» **Exercise brief**:
All that should come back is the lines of the data below from the one containing "global route |" to the one containing "li1 | 2760 | - | - |", inclusive, exactly as they stand.

» **Exercise material**:

$ cat config.mk
export PLATFORM = sky130hd
export DESIGN_NAME = am_radio_ctrl_n_flat
export DESIGN_NICKNAME = d
export VERILOG_FILES = /design/src/rtl/am_radio_ctrl_n_if.sv /design/src/rtl/am_radio_ctrl_n.sv /design/src/flat_wrapper.sv
export SDC_FILE = /design/constraint.sdc
export NUM_CORES = 2
export LEC_CHECK = 0
export ABC_AREA = 1
export BUFFER_PORTS_ARGS = -buffer_cell sky130_fd_sc_hd__buf_2
export CORE_MARGIN = 3
export CORE_UTILIZATION = 40
export CTS_BUF_LIST = sky130_fd_sc_hd__clkbuf_16
export DETAILED_ROUTE_END_ITERATION = 10
export GPL_TIMING_DRIVEN = 0
export SYNTH_ARGS = -nofsm -noshare
export SYNTH_HDL_FRONTEND = slang
export SYNTH_SLANG_ARGS = --single-unit
$ cat constraint.sdc
create_clock -name clk -period 44.8 [get_ports clk]
set_input_delay 4.48 -clock clk [delete_from_list [all_inputs] [get_ports clk]]
set_output_delay 4.48 -clock clk [all_outputs]
set_load 0.05 [all_outputs]
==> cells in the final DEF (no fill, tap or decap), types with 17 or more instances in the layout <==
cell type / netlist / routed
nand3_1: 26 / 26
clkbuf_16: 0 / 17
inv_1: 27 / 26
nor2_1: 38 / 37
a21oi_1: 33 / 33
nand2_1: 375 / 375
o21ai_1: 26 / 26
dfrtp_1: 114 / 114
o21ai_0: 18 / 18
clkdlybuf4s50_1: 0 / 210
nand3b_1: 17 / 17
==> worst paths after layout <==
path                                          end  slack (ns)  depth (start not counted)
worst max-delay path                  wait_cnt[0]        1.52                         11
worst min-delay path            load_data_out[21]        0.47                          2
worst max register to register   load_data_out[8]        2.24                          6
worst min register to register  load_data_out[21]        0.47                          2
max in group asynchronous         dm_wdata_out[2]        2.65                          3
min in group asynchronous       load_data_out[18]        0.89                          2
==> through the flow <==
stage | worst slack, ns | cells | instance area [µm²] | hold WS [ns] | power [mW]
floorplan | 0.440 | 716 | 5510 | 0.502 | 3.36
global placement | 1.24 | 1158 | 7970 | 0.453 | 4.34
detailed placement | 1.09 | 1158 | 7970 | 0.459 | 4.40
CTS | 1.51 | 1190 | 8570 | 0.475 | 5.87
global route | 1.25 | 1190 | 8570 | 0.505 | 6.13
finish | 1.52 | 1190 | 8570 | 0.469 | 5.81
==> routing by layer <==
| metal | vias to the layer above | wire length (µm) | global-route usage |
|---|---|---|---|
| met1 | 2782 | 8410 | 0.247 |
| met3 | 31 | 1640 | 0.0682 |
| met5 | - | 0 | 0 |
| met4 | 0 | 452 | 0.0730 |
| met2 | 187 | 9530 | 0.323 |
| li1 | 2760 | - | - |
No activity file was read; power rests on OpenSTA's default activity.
$ cat src/rtl/i2s_rx_deserializer.sv
// I2S receiver: oversamples sclk/lrclk/sdata in the mclk domain and recovers
// left/right PCM words, presenting one pair per frame with a valid pulse.
module i2s_rx_deserializer #(
    parameter int unsigned DATA_WIDTH = 24,
    parameter int unsigned SLOT_BITS  = 32
) (
    input  logic                  line_in_mclk,
    input  logic                  rst,
    input  logic                  line_in_sclk,
    input  logic                  line_in_lrclk,
    input  logic                  line_in_sdata,
    output logic [DATA_WIDTH-1:0] left_sample,
    output logic [DATA_WIDTH-1:0] right_sample,
    output logic                  sample_valid,
    output logic                  sync_err
);

    localparam int unsigned CNT_W = $clog2(SLOT_BITS + 1);

    localparam logic [CNT_W-1:0] DW_CNT   = CNT_W'(DATA_WIDTH);
    localparam logic [CNT_W-1:0] LAST_CNT = CNT_W'(DATA_WIDTH - 1);
    localparam logic [CNT_W-1:0] SLOT_CNT = CNT_W'(SLOT_BITS);

    typedef enum logic [1:0] {
        StWaitLr,
        StCapture,
        StHunt
    } state_t;

    logic                  r_sclk_s1;
    logic                  r_sclk_s2;
    logic                  r_lrclk_s1;
    logic                  r_sdata_s1;

    state_t                r_state;
    logic                  r_lr_prev;
    logic                  r_cur_ch;
    logic [CNT_W-1:0]      r_bit_cnt;
    logic [DATA_WIDTH-1:0] r_shreg;
    logic                  r_word_done;
    logic                  r_done_ch;
    logic [DATA_WIDTH-1:0] r_left_hold;
    logic                  r_have_l;

    logic [DATA_WIDTH-1:0] r_left_sample;
    logic [DATA_WIDTH-1:0] r_right_sample;
    logic                  r_sample_valid;
    logic                  r_sync_err;

    logic                  w_rise;
    logic                  w_boundary;

    // sclk/lrclk/sdata are data here, not clocks: sample them into mclk.
    always_ff @(posedge line_in_mclk) begin
        if (rst) begin
            r_sclk_s1  <= 1'b0;
            r_sclk_s2  <= 1'b0;
            r_lrclk_s1 <= 1'b0;
            r_sdata_s1 <= 1'b0;
        end else begin
            r_sclk_s1  <= line_in_sclk;
            r_sclk_s2  <= r_sclk_s1;
            r_lrclk_s1 <= line_in_lrclk;
            r_sdata_s1 <= line_in_sdata;
        end
    end

    assign w_rise     = r_sclk_s1 & ~r_sclk_s2;
    assign w_boundary = w_rise & (r_lrclk_s1 != r_lr_prev);

    always_ff @(posedge line_in_mclk) begin
        if (rst) begin
            r_state        <= StWaitLr;
            r_lr_prev      <= 1'b0;
            r_cur_ch       <= 1'b0;
            r_bit_cnt      <= '0;
            r_shreg        <= '0;
            r_word_done    <= 1'b0;
            r_done_ch      <= 1'b0;
            r_left_hold    <= '0;
            r_have_l       <= 1'b0;
            r_left_sample  <= '0;
            r_right_sample <= '0;
            r_sample_valid <= 1'b0;
            r_sync_err     <= 1'b0;
        end else begin
            r_sample_valid <= 1'b0;
            r_word_done    <= 1'b0;

            if (w_rise) begin
                r_lr_prev <= r_lrclk_s1;
                if (w_boundary) begin
                    // The bit sampled here is the previous slot's last bit (I2S delay).
                    r_bit_cnt <= '0;
                    r_cur_ch  <= r_lrclk_s1;
                    unique case (r_state)
                        StCapture: begin
                            if (r_bit_cnt < DW_CNT) begin
                                r_sync_err <= 1'b1;
                                r_state    <= StHunt;
                                r_have_l   <= 1'b0;
                            end
                        end
                        default: begin
                            if (!r_lrclk_s1) begin
                                r_state <= StCapture;
                            end
                        end
                    endcase
                end else begin
                    if (r_bit_cnt != SLOT_CNT) begin
                        r_bit_cnt <= r_bit_cnt + CNT_W'(1);
                    end
                    if (r_bit_cnt < DW_CNT) begin
                        r_shreg <= {r_shreg[DATA_WIDTH-2:0], r_sdata_s1};
                        if ((r_bit_cnt == LAST_CNT) && (r_state == StCapture)) begin
                            r_word_done <= 1'b1;
                            r_done_ch   <= r_cur_ch;
                        end
                    end
                end
            end

            // Word completed on the previous cycle; shreg is stable until the next rise.
            if (r_word_done) begin
                if (!r_done_ch) begin
                    r_left_hold <= r_shreg;
                    r_have_l    <= 1'b1;
                end else if (r_have_l) begin
                    r_left_sample  <= r_left_hold;
                    r_right_sample <= r_shreg;
                    r_sample_valid <= 1'b1;
                    r_have_l       <= 1'b0;
                end
            end
        end
    end

    assign left_sample  = r_left_sample;
    assign right_sample = r_right_sample;
    assign sample_valid = r_sample_valid;
    assign sync_err     = r_sync_err;

endmodule
==> src/rtl/kbd_evt_fifo.sv <==
// Show-ahead event FIFO: head word visible on dout, occupancy on level.
// A push into a full FIFO is accepted only when a pop happens on the same edge.
module kbd_evt_fifo #(
  parameter int DEPTH = 8,
  parameter int W     = 11
) (
  input  logic                   clk,
  input  logic                   reset,
  input  logic                   push,
  input  logic [W-1:0]           din,
  input  logic                   pop,
  output logic [W-1:0]           dout,
  output logic                   empty,
  output logic                   full,
  output logic [$clog2(DEPTH):0] level
);

  localparam int PTR_W = $clog2(DEPTH);
  localparam int LVL_W = $clog2(DEPTH) + 1;

  logic [W-1:0]     mem [DEPTH];
  logic [PTR_W-1:0] wr_ptr;
  logic [PTR_W-1:0] rd_ptr;
  logic             do_push;
  logic             do_pop;

  assign empty   = (level == '0);
  assign full    = (level == LVL_W'(DEPTH));
  assign do_pop  = pop && !empty;
  assign do_push = push && (!full || do_pop);
  assign dout    = mem[rd_ptr];

  always_ff @(posedge clk) begin
    if (do_push) mem[wr_ptr] <= din;
  end

  always_ff @(posedge clk or posedge reset) begin
    if (reset) begin
      wr_ptr <= '0;
      rd_ptr <= '0;
      level  <= '0;
    end else begin
      if (do_push) wr_ptr <= wr_ptr + 1'b1;
      if (do_pop)  rd_ptr <= rd_ptr + 1'b1;
      case ({do_push, do_pop})
        2'b10:   level <= level + 1'b1;
        2'b01:   level <= level - 1'b1;
        default: level <= level;
      endcase
    end
  end

endmodule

» **Response below**:
global route | 1.25 | 1190 | 8570 | 0.505 | 6.13
finish | 1.52 | 1190 | 8570 | 0.469 | 5.81
==> routing by layer <==
| metal | vias to the layer above | wire length (µm) | global-route usage |
|---|---|---|---|
| met1 | 2782 | 8410 | 0.247 |
| met3 | 31 | 1640 | 0.0682 |
| met5 | - | 0 | 0 |
| met4 | 0 | 452 | 0.0730 |
| met2 | 187 | 9530 | 0.323 |
| li1 | 2760 | - | - |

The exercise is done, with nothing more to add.